FIG. 1 is a flow diagram of a vehicle trajectory prediction method based on spatiotemporal attention and multi-level LSTM information expression in accordance with one embodiment of the present invention;
FIG. 2 is an overall architecture diagram based on a spatiotemporal attention model and multi-stage LSTM trajectory prediction, according to one embodiment of the present invention.
Detailed Description
Various exemplary embodiments of the present invention will now be described in detail with reference to the accompanying drawings. It should be noted that: the relative arrangement of the components and steps, the numerical expressions and numerical values set forth in these embodiments do not limit the scope of the present invention unless specifically stated otherwise.
The following description of at least one exemplary embodiment is merely illustrative in nature and is in no way intended to limit the invention, its application, or uses.
Techniques, methods, and apparatus known to those of ordinary skill in the relevant art may not be discussed in detail but are intended to be part of the specification where appropriate.
In all examples shown and discussed herein, any particular value should be construed as merely illustrative, and not limiting. Thus, other examples of the exemplary embodiments may have different values.
It should be noted that: like reference numbers and letters refer to like items in the following figures, and thus, once an item is defined in one figure, further discussion thereof is not required in subsequent figures.
Aiming at the problem that the correlation interactivity between a vehicle and surrounding vehicles is difficult to be comprehensively captured by the current vehicle track prediction and the problem that the correlation between time and space is insufficient in the existing research, the invention provides a vehicle track prediction method based on the information representation and the correlation prediction of space-time attention and multi-stage long-short term memory (LSTM). In short, the invention comprehensively considers the space positions and the moving tracks of the obstacles and the vehicles, constructs a graph convolution network model based on a space-time attention mechanism, designs a coder-decoder based on an LSTM algorithm as a main part, analyzes the moving track of the obstacles, and combines the historical track of the obstacles and the interaction relation between each object and the vehicles to achieve the effect of accurately predicting different tracks. Because the space-time attention mechanism can simultaneously represent the time and space reasoning activities of the area needing attention and the node (node) sharing parameters, excessive parameters are avoided, and the prediction precision and the running speed are improved.
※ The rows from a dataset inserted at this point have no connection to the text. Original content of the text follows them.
File: src/rtl/core/ic3_kernel.sv
// Kernel arithmetic: box average, 1-2-1 Gaussian and Laplacian on a 3x3 window.
module ic3_kernel
  import ic3_pkg::*;
(
  input  logic [ModeW-1:0] mode_i,
  input  ic3_win_t         win_i,
  output logic [PixW-1:0]  value_o
);

  logic [BoxSumW-1:0]        box_sum;
  logic [BoxSumW-1:0]        gauss_sum;
  logic [DimW-1:0]           nbr_sum;
  logic [BoxSumW+RecipW-1:0] box_prod;
  logic [PixW-1:0]           lap_val;

  // Plain and weighted sums over the window.
  always_comb begin
    box_sum   = '0;
    gauss_sum = '0;
    for (int i = 0; i < 3; i++) begin
      for (int j = 0; j < 3; j++) begin
        box_sum = box_sum + BoxSumW'(win_i[i][j]);
        if (i == 1 && j == 1) begin
          gauss_sum = gauss_sum + (BoxSumW'(win_i[i][j]) << 2);
        end else if (i == 1 || j == 1) begin
          gauss_sum = gauss_sum + (BoxSumW'(win_i[i][j]) << 1);
        end else begin
          gauss_sum = gauss_sum + BoxSumW'(win_i[i][j]);
        end
      end
    end
  end

  // Divide by nine through the fixed-point reciprocal.
  assign box_prod = {{RecipW{1'b0}}, box_sum} * {{BoxSumW{1'b0}}, Recip9};

  // Laplacian keeps only the low byte, so the neighbor sum needs its low byte only.
  assign nbr_sum = box_sum[DimW-1:0] - DimW'(win_i[1][1]);
  assign lap_val = nbr_sum[PixW-1:0] - {win_i[1][1][PixW-4:0], 3'b000};

  // Mode select.
  always_comb begin
    case (mode_i)
      ModeBox:   value_o = box_prod[16 +: PixW];
      ModeGauss: value_o = gauss_sum[4 +: PixW];
      default:   value_o = lap_val;
    endcase
  end

endmodule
Specifically, referring to fig. 1, the vehicle trajectory prediction method provided by this embodiment includes the following steps:
step S110, a sample data set is constructed based on vehicle running track information and the space-time diagram information of the road condition where the vehicle runs, wherein the space-time diagram information is used for representing the position information of the vehicle and the surrounding targets in a preset time period and the spatial relationship of the vehicle and the surrounding targets along with the time.
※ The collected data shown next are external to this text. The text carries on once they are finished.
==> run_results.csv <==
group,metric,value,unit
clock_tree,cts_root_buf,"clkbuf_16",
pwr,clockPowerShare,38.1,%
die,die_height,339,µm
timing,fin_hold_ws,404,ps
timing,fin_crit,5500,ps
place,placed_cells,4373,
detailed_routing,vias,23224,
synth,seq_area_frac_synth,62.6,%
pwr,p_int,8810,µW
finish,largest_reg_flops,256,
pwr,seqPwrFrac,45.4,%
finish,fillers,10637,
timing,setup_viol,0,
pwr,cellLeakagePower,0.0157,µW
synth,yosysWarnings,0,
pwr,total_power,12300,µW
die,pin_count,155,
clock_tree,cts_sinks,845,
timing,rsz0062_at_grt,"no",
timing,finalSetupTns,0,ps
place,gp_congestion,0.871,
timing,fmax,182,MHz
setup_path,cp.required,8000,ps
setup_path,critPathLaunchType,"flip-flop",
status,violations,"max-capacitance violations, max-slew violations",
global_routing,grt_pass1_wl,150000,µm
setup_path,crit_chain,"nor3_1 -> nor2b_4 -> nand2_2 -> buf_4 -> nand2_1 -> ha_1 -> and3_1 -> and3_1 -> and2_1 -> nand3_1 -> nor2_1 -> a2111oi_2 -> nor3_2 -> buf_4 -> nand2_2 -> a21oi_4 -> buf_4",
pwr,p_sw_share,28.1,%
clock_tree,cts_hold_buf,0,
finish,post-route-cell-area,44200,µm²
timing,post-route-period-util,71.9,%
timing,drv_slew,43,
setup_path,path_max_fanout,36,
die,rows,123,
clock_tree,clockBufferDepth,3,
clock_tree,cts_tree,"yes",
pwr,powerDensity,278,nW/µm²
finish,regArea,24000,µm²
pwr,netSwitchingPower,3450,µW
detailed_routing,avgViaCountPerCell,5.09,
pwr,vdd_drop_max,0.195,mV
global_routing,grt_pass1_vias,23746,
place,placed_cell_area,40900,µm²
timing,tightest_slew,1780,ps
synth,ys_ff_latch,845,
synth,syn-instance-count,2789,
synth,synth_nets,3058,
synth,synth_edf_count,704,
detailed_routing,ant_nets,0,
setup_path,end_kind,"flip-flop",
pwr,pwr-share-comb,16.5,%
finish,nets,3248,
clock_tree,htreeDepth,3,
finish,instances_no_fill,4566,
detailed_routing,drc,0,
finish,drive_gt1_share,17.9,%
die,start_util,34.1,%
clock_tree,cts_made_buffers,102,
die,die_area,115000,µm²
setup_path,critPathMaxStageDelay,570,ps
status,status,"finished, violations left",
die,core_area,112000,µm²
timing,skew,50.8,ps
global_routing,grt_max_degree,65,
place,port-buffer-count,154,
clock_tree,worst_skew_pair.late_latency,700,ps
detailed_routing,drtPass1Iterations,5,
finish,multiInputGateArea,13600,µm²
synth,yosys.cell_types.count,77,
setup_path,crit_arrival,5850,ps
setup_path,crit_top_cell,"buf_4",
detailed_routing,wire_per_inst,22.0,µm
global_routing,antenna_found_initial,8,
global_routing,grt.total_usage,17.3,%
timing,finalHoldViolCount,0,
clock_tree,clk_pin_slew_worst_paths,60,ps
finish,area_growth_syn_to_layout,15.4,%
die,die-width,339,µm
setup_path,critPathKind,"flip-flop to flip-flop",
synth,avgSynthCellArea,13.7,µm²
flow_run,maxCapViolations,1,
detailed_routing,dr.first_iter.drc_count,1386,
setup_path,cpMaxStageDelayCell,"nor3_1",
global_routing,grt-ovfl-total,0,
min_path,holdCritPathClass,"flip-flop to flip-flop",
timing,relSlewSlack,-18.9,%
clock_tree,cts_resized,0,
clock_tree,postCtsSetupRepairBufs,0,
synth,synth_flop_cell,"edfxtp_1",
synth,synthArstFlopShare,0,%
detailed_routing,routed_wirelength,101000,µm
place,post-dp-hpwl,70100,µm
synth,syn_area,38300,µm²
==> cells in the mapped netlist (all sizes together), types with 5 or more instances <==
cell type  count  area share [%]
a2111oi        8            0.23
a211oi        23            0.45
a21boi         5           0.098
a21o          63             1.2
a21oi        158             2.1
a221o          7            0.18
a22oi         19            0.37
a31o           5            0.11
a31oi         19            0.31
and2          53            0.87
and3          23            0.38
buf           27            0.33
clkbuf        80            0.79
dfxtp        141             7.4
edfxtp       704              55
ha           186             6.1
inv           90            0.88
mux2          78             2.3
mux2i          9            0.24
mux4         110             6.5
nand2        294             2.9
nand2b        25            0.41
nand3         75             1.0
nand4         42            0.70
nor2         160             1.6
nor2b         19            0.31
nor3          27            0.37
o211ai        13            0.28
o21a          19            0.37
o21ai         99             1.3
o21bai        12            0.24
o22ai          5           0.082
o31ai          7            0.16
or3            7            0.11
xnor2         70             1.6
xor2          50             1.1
The invention takes the starting point that the prediction of the running track of a target vehicle is obtained by training a track prediction model based on the space-time diagram information and the corresponding motion information among multiple targets, and preferably takes the prediction model combining a space-time attention mechanism and a multi-stage LSTM codec as an example for explanation.
For example, a trajectory prediction model is trained and validated on a sample data set consisting of trajectories of real highway traffic. Specifically, each data set was captured at a frequency of 10hz within 45 minutes. Each data set had 15 minutes of light, medium and congested traffic conditions. The data set provides vehicle coordinates projected to a local coordinate system, dividing the entire data set into a training set and a test set. The test set is from 3 subsets of the US-101 and I-80 data sets, and one-fourth of the trace data is selected from each subset as the test set. In one embodiment, the edge set and the point set are semantically divided based on the two data sets, so that the data sets are constructed into a space-time diagram, and then the characteristics are extracted through a network model, and finally the trajectory prediction of the vehicle is realized.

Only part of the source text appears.